BEGIN Records for the task

## config.mk

```make
export PLATFORM = sky130hd
export DESIGN_NAME = positional_linked_list_flat
export DESIGN_NICKNAME = d
export VERILOG_FILES = /design/src/sv/pll_pkg.sv /design/src/sv/pll_req_if.sv /design/src/sv/pll_rsp_if.sv /design/src/sv/pll_link_mem.sv /design/src/sv/pll_value_mem.sv /design/src/sv/positional_linked_list.sv /design/src/flat_wrapper.sv
export SDC_FILE = /design/constraint.sdc
export NUM_CORES = 1
export LEC_CHECK = 0
export ABC_AREA = 1
export BUFFER_PORTS_ARGS = -buffer_cell sky130_fd_sc_hd__buf_2
export CAP_MARGIN = 30
export CORE_MARGIN = 1.5
export CORE_UTILIZATION = 38
export DETAILED_ROUTE_END_ITERATION = 8
export PLACE_DENSITY_LB_ADDON = 0.25
export SLEW_MARGIN = 10
export SYNTH_ARGS = -nofsm -noshare
export SYNTH_HDL_FRONTEND = slang
export SYNTH_SLANG_ARGS = --single-unit
```

## constraint.sdc

```tcl
create_clock -name clk -period 4.78 [get_ports clk]
set_input_delay 0.478 -clock clk [delete_from_list [all_inputs] [get_ports clk]]
set_output_delay 0.478 -clock clk [all_outputs]
set_load 0.02 [all_outputs]
```

## src/sv/pll_pkg.sv

```systemverilog
package pll_pkg;

	localparam int MODE_W   = 1;
	localparam int POS_W    = 4;
	localparam int DATA_W   = 32;
	localparam int STATUS_W = 2;
	localparam int COUNT_W  = 4;

	typedef enum logic [MODE_W-1:0] {
		MODE_INSERT = 1'b0,
		MODE_DELETE = 1'b1
	} mode_t;

	typedef enum logic [STATUS_W-1:0] {
		STATUS_OK      = 2'd0,
		STATUS_FULL    = 2'd1,
		STATUS_BAD_POS = 2'd2
	} status_t;

	typedef enum logic [3:0] {
		ST_IDLE,
		ST_CHECK,
		ST_FREE_WAIT,
		ST_WALK_RD,
		ST_WALK_NX,
		ST_INS_LINK,
		ST_INS_SPLICE,
		ST_DEL_RD,
		ST_DEL_NX,
		ST_DEL_SPLICE,
		ST_DEL_FREE,
		ST_DONE
	} state_t;

endpackage

```

## src/sv/pll_req_if.sv

```systemverilog
interface pll_req_if;
	logic                              valid;
	logic                              ready;
	logic [pll_pkg::MODE_W-1:0]        mode;
	logic [pll_pkg::POS_W-1:0]         position;
	logic signed [pll_pkg::DATA_W-1:0] value;

	modport source (output valid, output mode, output position, output value, input ready);
	modport sink (input valid, input mode, input position, input value, output ready);
endinterface

```

## src/sv/pll_rsp_if.sv

```systemverilog
interface pll_rsp_if;
	logic                              valid;
	logic                              ready;
	logic [pll_pkg::STATUS_W-1:0]      status;
	logic signed [pll_pkg::DATA_W-1:0] removed_value;
	logic [pll_pkg::COUNT_W-1:0]       item_count;

	modport source (output valid, output status, output removed_value, output item_count,
		input ready);
	modport sink (input valid, input status, input removed_value, input item_count,
		output ready);
endinterface

```

## src/sv/pll_link_mem.sv

```systemverilog
module pll_link_mem #(
	parameter int CAPACITY = 8,
	parameter int AW       = 3,
	parameter int LW       = 4
) (
	input  logic          clk,
	input  logic          arst_n,
	input  logic [AW-1:0] raddr,
	output logic [LW-1:0] rdata,
	input  logic          we,
	input  logic [AW-1:0] waddr,
	input  logic [LW-1:0] wdata
);

	logic [LW-1:0]       mem [CAPACITY];
	logic [CAPACITY-1:0] written_q;
	logic [LW-1:0]       rdata_q;

	always_ff @(posedge clk or negedge arst_n) begin
		if (!arst_n) begin
			written_q <= '0;
		end else if (we) begin
			written_q[waddr] <= 1'b1;
		end
	end

	always_ff @(posedge clk) begin
		if (we) begin
			mem[waddr] <= wdata;
		end
	end

	// unwritten slot reads as its reset link: the following slot
	always_ff @(posedge clk) begin
		if (written_q[raddr]) begin
			rdata_q <= mem[raddr];
		end else begin
			rdata_q <= LW'(raddr) + LW'(1);
		end
	end

	assign rdata = rdata_q;

endmodule

```

## src/sv/pll_value_mem.sv

```systemverilog
module pll_value_mem #(
	parameter int CAPACITY = 8,
	parameter int AW       = 3
) (
	input  logic                              clk,
	input  logic [AW-1:0]                     raddr,
	output logic signed [pll_pkg::DATA_W-1:0] rdata,
	input  logic                              we,
	input  logic [AW-1:0]                     waddr,
	input  logic signed [pll_pkg::DATA_W-1:0] wdata
);

	logic signed [pll_pkg::DATA_W-1:0] mem [CAPACITY];
	logic signed [pll_pkg::DATA_W-1:0] rdata_q;

	always_ff @(posedge clk) begin
		if (we) begin
			mem[waddr] <= wdata;
		end
		rdata_q <= mem[raddr];
	end

	assign rdata = rdata_q;

endmodule

```

## src/sv/positional_linked_list.sv

```systemverilog
// channel  dir  handshake     payload
// req      in   valid/ready   mode, position, value
// rsp      out  valid/ready   status, removed_value, item_count
//
// One item at a time: req.ready is high only while idle, so a new item is not accepted until
// the result of the last one has been taken. Each step of the walk is a read of the link
// memory followed by a state that follows the link just read.
// Reset empties the list and chains all slots on the free list at once.
// The result waits in the output register until taken; req.ready stays low meanwhile.
module positional_linked_list #(
	parameter int CAPACITY = 8
) (
	input  logic      clk,
	input  logic      arst_n,
	pll_req_if.sink   req,
	pll_rsp_if.source rsp
);

	localparam int AW = $clog2(CAPACITY);
	localparam int LW = $clog2(CAPACITY + 1);
	localparam int CW = $clog2(CAPACITY + 1);
	localparam int MW = (CW > pll_pkg::POS_W) ? CW : pll_pkg::POS_W;
	localparam logic [LW-1:0] NULL_LINK = LW'(CAPACITY);

	pll_pkg::state_t state_q, state_d;

	logic [LW-1:0] head_q, free_q;
	logic [CW-1:0] count_q;

	pll_pkg::mode_t                    mode_q;
	logic [pll_pkg::POS_W-1:0]         pos_q, step_q;
	logic signed [pll_pkg::DATA_W-1:0] value_q, removed_q;
	logic [LW-1:0]                     prev_q, nxt_q, fn_q, vnext_q;
	pll_pkg::status_t                  status_q;

	logic [AW-1:0] link_raddr, link_waddr, val_raddr;
	logic [LW-1:0] link_rdata, link_wdata, walk_n;
	logic          link_we, val_we;
	logic signed [pll_pkg::DATA_W-1:0] val_rdata;
	logic [MW-1:0] pos_ext, cnt_ext;
	logic          table_full;

	function automatic logic [LW-1:0] clean(input logic [LW-1:0] l);
		return (l < NULL_LINK) ? l : NULL_LINK;
	endfunction

	assign pos_ext    = MW'(pos_q);
	assign cnt_ext    = MW'(count_q);
	assign table_full = (free_q >= NULL_LINK) || (count_q >= CW'(CAPACITY));
	assign walk_n     = (prev_q == NULL_LINK) ? clean(head_q) : clean(link_rdata);

	pll_link_mem #(.CAPACITY(CAPACITY), .AW(AW), .LW(LW)) u_link (
		.clk    (clk),
		.arst_n (arst_n),
		.raddr  (link_raddr),
		.rdata  (link_rdata),
		.we     (link_we),
		.waddr  (link_waddr),
		.wdata  (link_wdata)
	);

	pll_value_mem #(.CAPACITY(CAPACITY), .AW(AW)) u_value (
		.clk   (clk),
		.raddr (val_raddr),
		.rdata (val_rdata),
		.we    (val_we),
		.waddr (free_q[AW-1:0]),
		.wdata (value_q)
	);

	always_ff @(posedge clk or negedge arst_n) begin
		if (!arst_n) begin
			state_q <= pll_pkg::ST_IDLE;
		end else begin
			state_q <= state_d;
		end
	end

	always_comb begin
		state_d    = state_q;
		link_raddr = prev_q[AW-1:0];
		link_waddr = prev_q[AW-1:0];
		link_wdata = nxt_q;
		link_we    = 1'b0;
		val_raddr  = nxt_q[AW-1:0];
		val_we     = 1'b0;
		unique case (state_q)
			pll_pkg::ST_IDLE: begin
				if (req.valid) begin
					state_d = pll_pkg::ST_CHECK;
				end
			end
			pll_pkg::ST_CHECK: begin
				link_raddr = free_q[AW-1:0];
				if (mode_q == pll_pkg::MODE_INSERT) begin
					if (table_full || pos_ext > cnt_ext) begin
						state_d = pll_pkg::ST_DONE;
					end else begin
						state_d = pll_pkg::ST_FREE_WAIT;
					end
				end else if (pos_ext >= cnt_ext) begin
					state_d = pll_pkg::ST_DONE;
				end else begin
					state_d = pll_pkg::ST_WALK_RD;
				end
			end
			pll_pkg::ST_FREE_WAIT: state_d = pll_pkg::ST_WALK_RD;
			pll_pkg::ST_WALK_RD:   state_d = pll_pkg::ST_WALK_NX;
			pll_pkg::ST_WALK_NX: begin
				if (step_q == pos_q || walk_n == NULL_LINK) begin
					if (mode_q == pll_pkg::MODE_INSERT) begin
						state_d = pll_pkg::ST_INS_LINK;
					end else if (walk_n == NULL_LINK) begin
						state_d = pll_pkg::ST_DONE;
					end else begin
						state_d = pll_pkg::ST_DEL_RD;
					end
				end else begin
					state_d = pll_pkg::ST_WALK_RD;
				end
			end
			pll_pkg::ST_INS_LINK: begin
				link_we    = 1'b1;
				link_waddr = free_q[AW-1:0];
				link_wdata = nxt_q;
				val_we     = 1'b1;
				state_d    = pll_pkg::ST_INS_SPLICE;
			end
			pll_pkg::ST_INS_SPLICE: begin
				link_we    = (prev_q != NULL_LINK);
				link_wdata = free_q;
				state_d    = pll_pkg::ST_DONE;
			end
			pll_pkg::ST_DEL_RD: begin
				link_raddr = nxt_q[AW-1:0];
				state_d    = pll_pkg::ST_DEL_NX;
			end
			pll_pkg::ST_DEL_NX: state_d = pll_pkg::ST_DEL_SPLICE;
			pll_pkg::ST_DEL_SPLICE: begin
				link_we    = (prev_q != NULL_LINK);
				link_wdata = vnext_q;
				state_d    = pll_pkg::ST_DEL_FREE;
			end
			pll_pkg::ST_DEL_FREE: begin
				link_we    = 1'b1;
				link_waddr = nxt_q[AW-1:0];
				link_wdata = free_q;
				state_d    = pll_pkg::ST_DONE;
			end
			pll_pkg::ST_DONE: begin
				if (rsp.ready) begin
					state_d = pll_pkg::ST_IDLE;
				end
			end
			default: state_d = pll_pkg::ST_IDLE;
		endcase
	end

	// list bookkeeping
	always_ff @(posedge clk or negedge arst_n) begin
		if (!arst_n) begin
			head_q  <= NULL_LINK;
			free_q  <= '0;
			count_q <= '0;
		end else begin
			unique case (state_q)
				pll_pkg::ST_INS_SPLICE: begin
					if (prev_q == NULL_LINK) begin
						head_q <= free_q;
					end
					free_q  <= fn_q;
					count_q <= count_q + CW'(1);
				end
				pll_pkg::ST_DEL_SPLICE: begin
					if (prev_q == NULL_LINK) begin
						head_q <= vnext_q;
					end
				end
				pll_pkg::ST_DEL_FREE: begin
					free_q  <= nxt_q;
					count_q <= count_q - CW'(1);
				end
				default: begin
				end
			endcase
		end
	end

	always_ff @(posedge clk) begin
		unique case (state_q)
			pll_pkg::ST_IDLE: begin
				mode_q    <= pll_pkg::mode_t'(req.mode);
				pos_q     <= req.position;
				value_q   <= req.value;
				prev_q    <= NULL_LINK;
				step_q    <= '0;
				status_q  <= pll_pkg::STATUS_OK;
				removed_q <= '0;
			end
			pll_pkg::ST_CHECK: begin
				if (mode_q == pll_pkg::MODE_INSERT && table_full) begin
					status_q <= pll_pkg::STATUS_FULL;
				end else if (mode_q == pll_pkg::MODE_INSERT && pos_ext > cnt_ext) begin
					status_q <= pll_pkg::STATUS_BAD_POS;
				end else if (mode_q == pll_pkg::MODE_DELETE && pos_ext >= cnt_ext) begin
					status_q <= pll_pkg::STATUS_BAD_POS;
				end
			end
			pll_pkg::ST_FREE_WAIT: fn_q <= clean(link_rdata);
			pll_pkg::ST_WALK_NX: begin
				if (step_q == pos_q || walk_n == NULL_LINK) begin
					nxt_q <= walk_n;
					if (mode_q == pll_pkg::MODE_DELETE && walk_n == NULL_LINK) begin
						status_q <= pll_pkg::STATUS_BAD_POS;
					end
				end else begin
					prev_q <= walk_n;
					step_q <= step_q + pll_pkg::POS_W'(1);
				end
			end
			pll_pkg::ST_DEL_NX: begin
				vnext_q   <= clean(link_rdata);
				removed_q <= val_rdata;
			end
			default: begin
			end
		endcase
	end

	assign req.ready         = (state_q == pll_pkg::ST_IDLE);
	assign rsp.valid         = (state_q == pll_pkg::ST_DONE);
	assign rsp.status        = status_q;
	assign rsp.removed_value = removed_q;
	assign rsp.item_count    = pll_pkg::COUNT_W'(count_q);

endmodule

```

## src/flat_wrapper.sv

```systemverilog
// flat-port wrapper written by rule: the top's interface ports become plain ports
module positional_linked_list_flat 
#(
	parameter int CAPACITY = 8
)
  (clk, arst_n, req_valid, req_mode, req_position, req_value, req_ready, rsp_valid, rsp_status, rsp_removed_value, rsp_item_count, rsp_ready);
  pll_req_if req_i ();
  pll_rsp_if rsp_i ();
  input  logic clk;
  input  logic arst_n;
  input wire logic [$bits(req_i.valid)-1:0] req_valid;
  input wire logic [$bits(req_i.mode)-1:0] req_mode;
  input wire logic [$bits(req_i.position)-1:0] req_position;
  input wire logic [$bits(req_i.value)-1:0] req_value;
  output wire logic [$bits(req_i.ready)-1:0] req_ready;
  output wire logic [$bits(rsp_i.valid)-1:0] rsp_valid;
  output wire logic [$bits(rsp_i.status)-1:0] rsp_status;
  output wire logic [$bits(rsp_i.removed_value)-1:0] rsp_removed_value;
  output wire logic [$bits(rsp_i.item_count)-1:0] rsp_item_count;
  input wire logic [$bits(rsp_i.ready)-1:0] rsp_ready;
  assign req_i.valid = req_valid;
  assign req_i.mode = req_mode;
  assign req_i.position = req_position;
  assign req_i.value = req_value;
  assign req_ready = req_i.ready;
  assign rsp_valid = rsp_i.valid;
  assign rsp_status = rsp_i.status;
  assign rsp_removed_value = rsp_i.removed_value;
  assign rsp_item_count = rsp_i.item_count;
  assign rsp_i.ready = rsp_ready;
  positional_linked_list #(.CAPACITY(CAPACITY)) u_core (.clk(clk), .arst_n(arst_n), .req(req_i), .rsp(rsp_i));
endmodule
```

=== After elaboration in Yosys (flattened, before gate mapping) ===
Memories as Yosys holds them, arrays and structs flattened. A register that Yosys moved wholly into a read port is not among the register bits.
Index checks and enable logic that the tools add are counted.

* Bits in writable memories: 288
* Memories kept: 2
* Word-level logic and storage cells: 120
* Register bits: 119
* Bits of input ports: 41
* Output and inout bits: 40

* Add/sub/neg operators: 4
* Mux-type cells: 42
* Bitwise operators: 2
* Reductions and logical operators: 22
* $lt $le $gt $ge: 9
* Equal/unequal tests: 23

{| class="wikitable"
|+ Memory list
! memory !! words !! bits a word !! read ports !! clocked after Yosys merged registers in !! wr ports !! RTL line !! text
|-
| u_core.u_value.mem || 8 || 32 || 1 || 1 || 1 || pll_value_mem.sv:13 || <nowiki>logic signed [pll_pkg::DATA_W-1:0] mem [CAPACITY];</nowiki>
|-
| u_core.u_link.mem || 8 || 4 || 1 || 0 || 1 || pll_link_mem.sv:15 || <nowiki>logic [LW-1:0] mem [CAPACITY];</nowiki>
|}

{| class="wikitable"
|+ Operator list
! kind !! count
|-
| $mux 4 || 16
|-
| $pmux 32 s2 || 1
|-
| $pmux 4 s2 || 6
|-
| $pmux 4 s11 || 1
|-
| $eq 4x4->1 const B || 6
|-
| $eq 4x3->1 const B || 4
|-
| $pmux 3 s2 || 2
|-
| $mux 2 || 5
|-
| $ne 2x1->1 const B || 5
|-
| $add 4x1->4 const B || 2
|-
| $eq 4x2->1 const B || 2
|-
| $ge 4x4->1 const B || 2
|-
| $lt 3x4->1 const B || 2
|-
| $lt 4x4->1 const B || 2
|-
| $or 8x8->8 || 1
|-
| $reduce_bool 2->1 || 4
|-
| $mux 1 || 7
|-
| $pmux 2 s3 || 1
|-
| $reduce_and 2->1 || 3
|-
| $reduce_or 2->1 || 3
|-
| $logic_and 1x1->1 || 5
|-
| $add 3x1->4 const B || 1
|-
| $eq 4x1->1 const B || 1
|-
| $eq 4x4->1 || 1
|-
| 16 further kinds || 19
|}

=== Longest topological paths before layout ===
* Word-level depth: 8
* Depth in mapped cells: 15
* Gate-level depth less buffers: 14

=== Cells and area by module ===
Synthesis repeated with hierarchy kept, for this count alone.

* Cells, all modules: 1,764
* Area, all modules: 18,430.2 um^2

{| class="wikitable"
|+ By module, submodules not included
! module !! seq. area each (um^2) !! area an instance (um^2) !! cells an instance !! instances
|-
| pll_value_mem || 8,328.0 || 11,872.6 || 1,156 || 1
|-
| positional_linked_list || 3,134.3 || 4,564.4 || 399 || 1
|-
| pll_link_mem || 1,241.2 || 1,993.2 || 209 || 1
|}

=== Worst setup path before layout ===
Ideal clock, no wire load.

* Kind: register to register
* From: register u_core.state_q[2]
* To: register u_core.prev_q[0] (enable)
* Data arrival time: 3.022 ns
* Library setup time: 0.330 ns
* Stages on the path, launching flop included: 6
* Required time: 4.450 ns
* Buffers on the path: 0
* Clock period less this slack: 3.352 ns
* Setup slack: 1.428 ns
* Path through: dfrtp_1 -> nor2_1 -> inv_1 -> nor2_1 -> inv_1 -> nand2_1

* Word-level cells in the longest chain between the ends: 3
* Elaborated cells on any way between the ends: 5
* Those cells by class: eq/ne (2); reduce/logical (3)

{| class="wikitable"
|+ RTL lines
! element !! RTL line !! text
|-
| start: declaration || positional_linked_list.sv:25 || <nowiki>pll_pkg::state_t state_q, state_d;</nowiki>
|-
| start signal: assignment || positional_linked_list.sv:73 || <nowiki>state_q <= pll_pkg::ST_IDLE;</nowiki>
|-
| start signal: assignment || positional_linked_list.sv:75 || <nowiki>state_q <= state_d;</nowiki>
|-
| $logic_not 4->1 || - ||
|-
| net req_ready || flat_wrapper.sv:15 || <nowiki>output wire logic [$bits(req_i.ready)-1:0] req_ready;</nowiki>
|-
| $reduce_bool 2->1 (no line) || - ||
|-
| $reduce_and 2->1 (no line) || - ||
|-
| end signal: assignment || positional_linked_list.sv:217 || <nowiki>prev_q <= walk_n;</nowiki>
|-
| end: declaration || positional_linked_list.sv:33 || <nowiki>logic [LW-1:0] prev_q, nxt_q, fn_q, vnext_q;</nowiki>
|}

The timed path passes the listed nets, and every way through them passes these cells.
A chain may end at the register's enable or synchronous reset.

=== Final worst setup path ===
* From: register u_core.state_q[2]
* To: output port req_ready

* Word-level cells in the longest chain between the ends: 1

{| class="wikitable"
|+ RTL lines
! element !! RTL line !! text
|-
| $logic_not 4->1 || positional_linked_list.sv:230 || <nowiki>assign req.ready = (state_q == pll_pkg::ST_IDLE);</nowiki>
|-
| end: declaration || flat_wrapper.sv:15 ||
|}

Every way passes these cells.

==> results.py <==
metrics = {
    "sta": {
        "fmax_ghz": 0.331,
        "rsz0062_at_grt": "no",
        "hold_violations": 0,
        "fin_crit_ns": 3.02,
        "max_slew_margin_pct": 43.1,
        "setup_viol": 0,
        "report.final.slew_viol_count": 0,
        "fin_crit_sh_pct": 63.1,
        "finClkSkew_ns": 0.0102,
        "max_slew.worst_pin.slew_ns": 0.854,
        "hold_slack_ns": 0.0717,
        "fin_setup_tns_ns": 0,
    },
    "synthesis": {
        "ys_seq_elements": 439,
        "async_flop_share_pct": 5.47,
        "synth_ff_type": "edfxtp_1",
        "synth_fp_nets": 1396,
        "synth_edf_count": 379,
        "yosysSeqAreaShare_pct": 75.1,
        "yosysUniqueCellTypes": 40,
        "syn_area_sq_mm": 0.0169,
        "netlist_instances": 1346,
        "synth_largest_area_cell": "edfxtp_1",
        "synth_commonest_cells": "edfxtp_1 (379), nor2_1 (300), o21ai_0 (146), nand2_1 (113), inv_1 (87)",
        "yosysWarnings": 0,
        "syn_area_per_cell_sq_um": 12.6,
        "yosysMostFrequentCell": "edfxtp_1",
        "ys_top_cells_by_area": "edfxtp_1 (67%), nor2_1 (6.7%), o21ai_0 (4.3%)",
        "synth_top_cell_area_share_pct": 67.3,
    },
    "critical_path": {
        "worstPathRequired_ns": 4.30,
        "cp_slowest_cell": "nor2_4",
        "cp_num_buf_inv": 3,
        "slowest_delay_ns": 0.50,
        "path_class": "flip-flop to primary output",
        "critical-path-top-delay-family": "buffers and inverters",
        "critPathMaxFanout": 18,
        "crit_path_start": "u_core.state_q[2]$_DFFE_PN0P_",
        "end_kind": "primary output",
        "crit_chain": "nor2_1, inv_1, nor2_4, buf_4, buf_2",
        "cp.arrival_ns": 2.54,
        "start_kind": "flip-flop",
        "r2r_start": "u_core.state_q[1]$_DFFE_PN0P_",
    },
    "floorplanning": {
        "die_w_microns": 214,
        "std_cell_rows": 77,
        "die-area_sq_mm": 0.0458,
        "io_pins": 81,
        "core_sq_mm": 0.0440,
        "start_util_pct": 38.4,
        "die_y_microns": 214,
    },
    "global_route": {
        "track_usage_pct": 16.1,
        "grt_pass1_vias": 9983,
        "grt_antenna_before_repair": 0,
        "grt_pass1_wl_microns": 57300,
        "grt_max_degree": 70,
        "grt_overflow": 0,
    },
    "pwr": {
        "power_density_mw_per_mm2": 532,
        "static-leakage-power_uw": 0.00711,
        "vdd_drop_max_v": 0.000324,
    },
    "cells_and_area": {
        "seq_area_sq_mm": 0.0127,
        "final_util_pct": 44.4,
        "final_nets": 1483,
        "layout-drive-gt1-share_pct": 14.6,
        "fill_cells": 3991,
        "multi_input_area_sq_mm": 0.00365,
        "syn2layout_area_growth_pct": 15.7,
        "diodes": 0,
    },
    "clocking": {
        "clk_pin_slew_ns": 0.06,
        "cts.sink_count": 439,
        "cts-root-buf": "clkbuf_16",
        "insertion_delay_ns": 0.58,
        "htreeDepth": 2,
        "clk_path_buf_depth": 3,
        "cts_tree": "yes",
        "cts_buffers": 46,
    },
    "min_path": {
        "hp-class": "input pin to flip-flop",
        "worst_hold_startpoint": "req_value[19]",
    },
    "placement": {
        "dp_hpwl_microns": 22000,
        "routabilityCongestion": 0.818,
        "portBuffers": 80,
    },
    "detailed_routing": {
        "remaining_drc_errors": 0,
        "ant_nets": 0,
        "drt-total-wl_microns": 36700,
        "routedWlPerCell_microns": 17.8,
        "dr.pass1.iters": 5,
        "vias": 10100,
        "drt_iter0_drc": 623,
        "via_per_inst": 4.89,
    },
    "run": {
        "maxCapViolCount": 0,
    },
    "status": {
        "run_status": "completed",
    },
}
==> what timing repair did <==
item	in CTS	in global routing
resized for setup	0	0
buffers inserted	0	0
endpoints found under the hold margin	23	0
hold buffers	1	0
==> per-layer routing <==
layer | up-vias | global-route usage [%] | routed length [microns]
met5 | - | 0 | 0
met4 | 0 | 5.08 | 731
met3 | 54 | 2.71 | 1660
met2 | 199 | 25.6 | 17000
met1 | 4934 | 22.6 | 17400
li1 | 4892 | - | -
==> sequential cells by signal, indices dropped and copies added, names as in the netlist, 8 cells and up <==
register,count
u_core.value_q,32
u_core.u_link.written_q,8
u_core.rsp.removed_value,32
u_core.u_value.rdata,32
u_core.u_link.mem,32
u_core.u_value.mem,256
==> worst paths after layout <==
check / end / slack [ns] / cells after the start
min: u_core.value_q[19]$_DFFE_PP_ / 0.07 / 1
min in group asynchronous: u_core.state_q[1]$_DFFE_PN0P_ / 0.46 / 2
min reg2reg: u_core.u_link.written_q[1]$_DFFE_PN0P_ / 0.47 / 1
max reg2reg: u_core.u_link.mem[0][0]$_DFFE_PP_ / 2.18 / 7
max: req_ready / 1.76 / 5
max in group asynchronous: u_core.head_q[1]$_DFFE_PN0P_ / 3.90 / 2
==> power by group <==
group | leakage [uW] | total [uW] | switching (uW) | internal [uW]
sequential | 0.00402 | 5120 | 290 | 4830
combinational | 0.00238 | 1900 | 1360 | 546
clock | 0.000707 | 3400 | 1480 | 1920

END Records for the task

Work request
From the records above, copy each line that contains the word "less".

Task response
* Gate-level depth less buffers: 14
* Clock period less this slack: 3.352 ns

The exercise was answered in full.